This article demonstrates different techniques of processing images with textual data which we consider useful for further OCR processing of said images.
These techniques can be easily combined into an image pre-processing system.
It should be noted that this report is mainly a quick review of what can be done. All the demonstrated algorithms can be further enhanced for the sake of achieving even greater accuracy/performance.
Our R&D team has developed a Handwritten Text Detection prototype that processes even blurry, grainy and low-resolution images that was later enhanced to a comprehensive Data Extraction algorithm. It retrieves information in the key-value format and transforms documents into business-ready data better prepared for processing, analysis, and storage. You choose which keys to look for and the text recognition algorithm extracts data from all of the documents that contain indicated keys no matter where they are positioned within the document.
Proper image alignment that puts text in the image into position close to upright significantly increases an accuracy of the further OCR processing. Image alignment includes different types of transforms, such as affine transform (rotation and deshearing/deskewing), perspective transform and others. Here we demonstrate an application of the affine transformation to the image as it is the most useful type or preprocessing. Below we demonstrate steps that produce aligned the image with some comments. For further comparison, the source image was taken from ImageMagick website.
We perform alignment by applying our custom-developed algorithm to the image. Depending on the image resolution, the final rotation of the image differs from the true upright angle by no more than 0.01 rad in the best case.
We then binarize the image (using Otsu algorithm) and remove some small binary noise. Source image A represents an easy case for this step, results are shown below.
Source image B has much higher levels of noise of different types caused by non-uniform illumination and scanning artifacts. This image was also taken from ImageMagick examples.
To remove this noise we must separate text itself from the background. We developed an algorithm that produces a probability map of every pixel being text (and not noise). Figure 5 demonstrates this in a form of a greyscale map of interest, where we marked all the lightest pixels as a part of the text.
We then use this map to obtain the mask of the text areas, as shown in Figure 6.
Finally, figure 7 demonstrates the result of the application of this text mask to the source image.
We’d like to note that the text on the source image B is in French and contains a lot of characters with diacritic symbols, preserving which is essential for high-quality OCR. As demonstrated, our approach preserves a very significant percentage of diacritics. As a comparison, we’ll provide the result of ImageMagick’s denoising of the same image (fig. 8). Note how a lot of diacritics are lost in the process of denoising. As demonstrated, our approach preserves a very significant percentage of diacritics.
Scan line removal
Scan images usually have scan artifacts in the form of scan lines. To simulate scan lines and other such noise we picked an image (source image C) with non-uniform illumination, moiré and screen-door noise (caused by black areas between display pixels).
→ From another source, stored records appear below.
`src/rtl/core/bbt_pkg.sv`:
```
// Shared constants, types and elaboration-time helpers for the blackbody color block.
// Used by every module under rtl/core; depends on nothing.
package bbt_pkg;

   // Output color depth and full-scale level.
   localparam int COLOR_BITS = 8;
   localparam logic [COLOR_BITS-1:0] LEVEL_MAX = '1;

   // Stream widths: tdata padded to whole bytes.
   localparam int KELVIN_W = 16;
   localparam int REQ_W    = ((KELVIN_W + 7) / 8) * 8;
   localparam int RSP_W    = ((3 * COLOR_BITS + 7) / 8) * 8;

   // Temperature limits and branch points, in kelvin.
   localparam logic [KELVIN_W-1:0] K_MIN      = 16'd500;
   localparam logic [KELVIN_W-1:0] K_MAX      = 16'd40000;
   localparam logic [KELVIN_W-1:0] K_KNEE     = 16'd6600;
   localparam logic [KELVIN_W-1:0] K_BLUE_OFF = 16'd1900;
   localparam logic [KELVIN_W-1:0] K_POW_OFS  = 16'd6000;
   localparam logic [KELVIN_W-1:0] K_BLUE_OFS = 16'd1000;

   // Datapath widths.
   localparam int LN_W   = 32;
   localparam int COEF_W = 40;
   localparam int POWP_W = 28;
   localparam int VAL_W  = 48;
   localparam int W_BITS = 29;
   localparam int LVL_XW = 40 + COLOR_BITS;
   localparam int LVL_RW = COLOR_BITS + 4;

   // Arithmetic constants (curve values are scaled by 1e9).
   localparam logic [31:0]       LN2_Q32 = 32'd2977044472;
   localparam logic [29:0]       DIV_E9  = 30'd1000000000;
   localparam logic [31:0]       DIV_2E9 = 32'd2000000000;
   localparam logic [39:0]       FULL_U  = 40'd255000000000;
   localparam logic [39:0]       FULL2_U = 40'd510000000000;
   localparam logic [39:0]       HALF_U  = 40'd127500000000;
   localparam logic signed [VAL_W-1:0] FULL_S = 48'sd255000000000;

   // Floor reciprocals used for the estimated quotients.
   localparam logic [W_BITS-1:0] W_RECIP   = W_BITS'((64'd1 << 58) / 64'd1000000000);
   localparam logic [LVL_RW-1:0] LVL_RECIP = LVL_RW'((64'd1 << LVL_XW) / {24'd0, FULL_U});

   // Curve coefficients.
   localparam logic [COEF_W-1:0] RED_C = 40'd329698727446;
   localparam logic [POWP_W-1:0] RED_P = 28'd133204759;
   localparam logic [COEF_W-1:0] GRN_A = 40'd99470802586;
   localparam logic [COEF_W-1:0] GRN_B = 40'd161119568166;
   localparam logic [COEF_W-1:0] GRN_C = 40'd288122169528;
   localparam logic [POWP_W-1:0] GRN_P = 28'd75514849;
   localparam logic [COEF_W-1:0] BLU_A = 40'd138517731223;
   localparam logic [COEF_W-1:0] BLU_B = 40'd305044792731;

   // Bit-serial log2 in Q28, evaluated only for constants at elaboration.
   function automatic logic [63:0] log2_q28_f(input logic [31:0] n);
      logic [63:0] m;
      logic [63:0] res;
      int          e;
      e = 0;
      for (int b = 0; b < 32; b++) begin
         if ((n >> b) != 32'd0) e = b;
      end
      m   = ({32'd0, n} << 28) >> e;
      res = 64'(e) << 28;
      for (int i = 27; i >= 0; i--) begin
         m = (m * m) >> 28;
         if (m >= (64'd1 << 29)) begin
            m      = m >> 1;
            res[i] = 1'b1;
         end
      end
      return res;
   endfunction

   localparam logic [31:0] LOG2_100 = 32'(log2_q28_f(32'd100));

   // Ceiling reciprocals 2^33/k for the series terms k = 1..16.
   localparam int EXP_TERMS = 16;
   localparam logic [63:0] TWO33 = 64'd1 << 33;
   localparam logic [33:0] EXP_RECIP [EXP_TERMS] = '{
      34'((TWO33 + 64'd0)  / 64'd1),  34'((TWO33 + 64'd1)  / 64'd2),
      34'((TWO33 + 64'd2)  / 64'd3),  34'((TWO33 + 64'd3)  / 64'd4),
      34'((TWO33 + 64'd4)  / 64'd5),  34'((TWO33 + 64'd5)  / 64'd6),
      34'((TWO33 + 64'd6)  / 64'd7),  34'((TWO33 + 64'd7)  / 64'd8),
      34'((TWO33 + 64'd8)  / 64'd9),  34'((TWO33 + 64'd9)  / 64'd10),
      34'((TWO33 + 64'd10) / 64'd11), 34'((TWO33 + 64'd11) / 64'd12),
      34'((TWO33 + 64'd12) / 64'd13), 34'((TWO33 + 64'd13) / 64'd14),
      34'((TWO33 + 64'd14) / 64'd15), 34'((TWO33 + 64'd15) / 64'd16)
   };

   // Pipeline depths.
   localparam int LN_SQ_STEPS    = 28;
   localparam int LN_LAT         = LN_SQ_STEPS + 3;
   localparam int LOGC_LAT       = 2;
   localparam int W_DIV_STAGES   = 3;
   localparam int POW_LAT        = 1 + W_DIV_STAGES + 2 * EXP_TERMS + 3;
   localparam int LVL_DIV_STAGES = 3;
   localparam int LVL_LAT        = 1 + LVL_DIV_STAGES;
   localparam int CORE_LAT       = LN_LAT + POW_LAT + LVL_LAT;
   localparam int LOG_DLY        = POW_LAT - LOGC_LAT;

   // Which curve applies to a temperature.
   typedef struct packed {
      logic le_knee;
      logic ge_knee;
      logic blue_off;
   } region_type;

endpackage

```
`src/rtl/core/bbt_logc.sv`:
```
// Log curve a*ln - b in units of 1e-9 of an output level, two stages.
// Depends on bbt_pkg.
module bbt_logc (
   input  logic                            clock,
   input  logic                            en,
   input  logic [bbt_pkg::LN_W-1:0]        ln,
   input  logic [bbt_pkg::COEF_W-1:0]      coef_a,
   input  logic [bbt_pkg::COEF_W-1:0]      coef_b,
   output logic signed [bbt_pkg::VAL_W-1:0] val
);
   import bbt_pkg::*;

   logic [45:0] ph_ff, pl_ff;
   logic [71:0] sum;
   logic signed [VAL_W-1:0] val_ff;

   // Split the coefficient so each product stays narrow.
   always_ff @(posedge clock) begin
      if (en) begin
         ph_ff <= coef_a[39:20] * ln[31:6];
         pl_ff <= coef_a[19:0] * ln[31:6];
      end
   end

   assign sum = ({26'd0, ph_ff} << 20) + {26'd0, pl_ff};

   always_ff @(posedge clock) begin
      if (en) val_ff <= $signed(sum[69:22]) - $signed({8'd0, coef_b});
   end

   assign val = val_ff;

endmodule

```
We start by building a map of artifacts that later will be used for precision binarization.
Upside-down orientation detection
Last but not least, we demonstrate the application of our custom developed algorithm for upside-down text orientation detection. Fig. 12 shows the result of the application of this algorithm to a set of randomly chosen chunks of text of different origin (different languages and alphabets). Green areas depict proper text orientation, while red ones show the chunks where the text is upside down.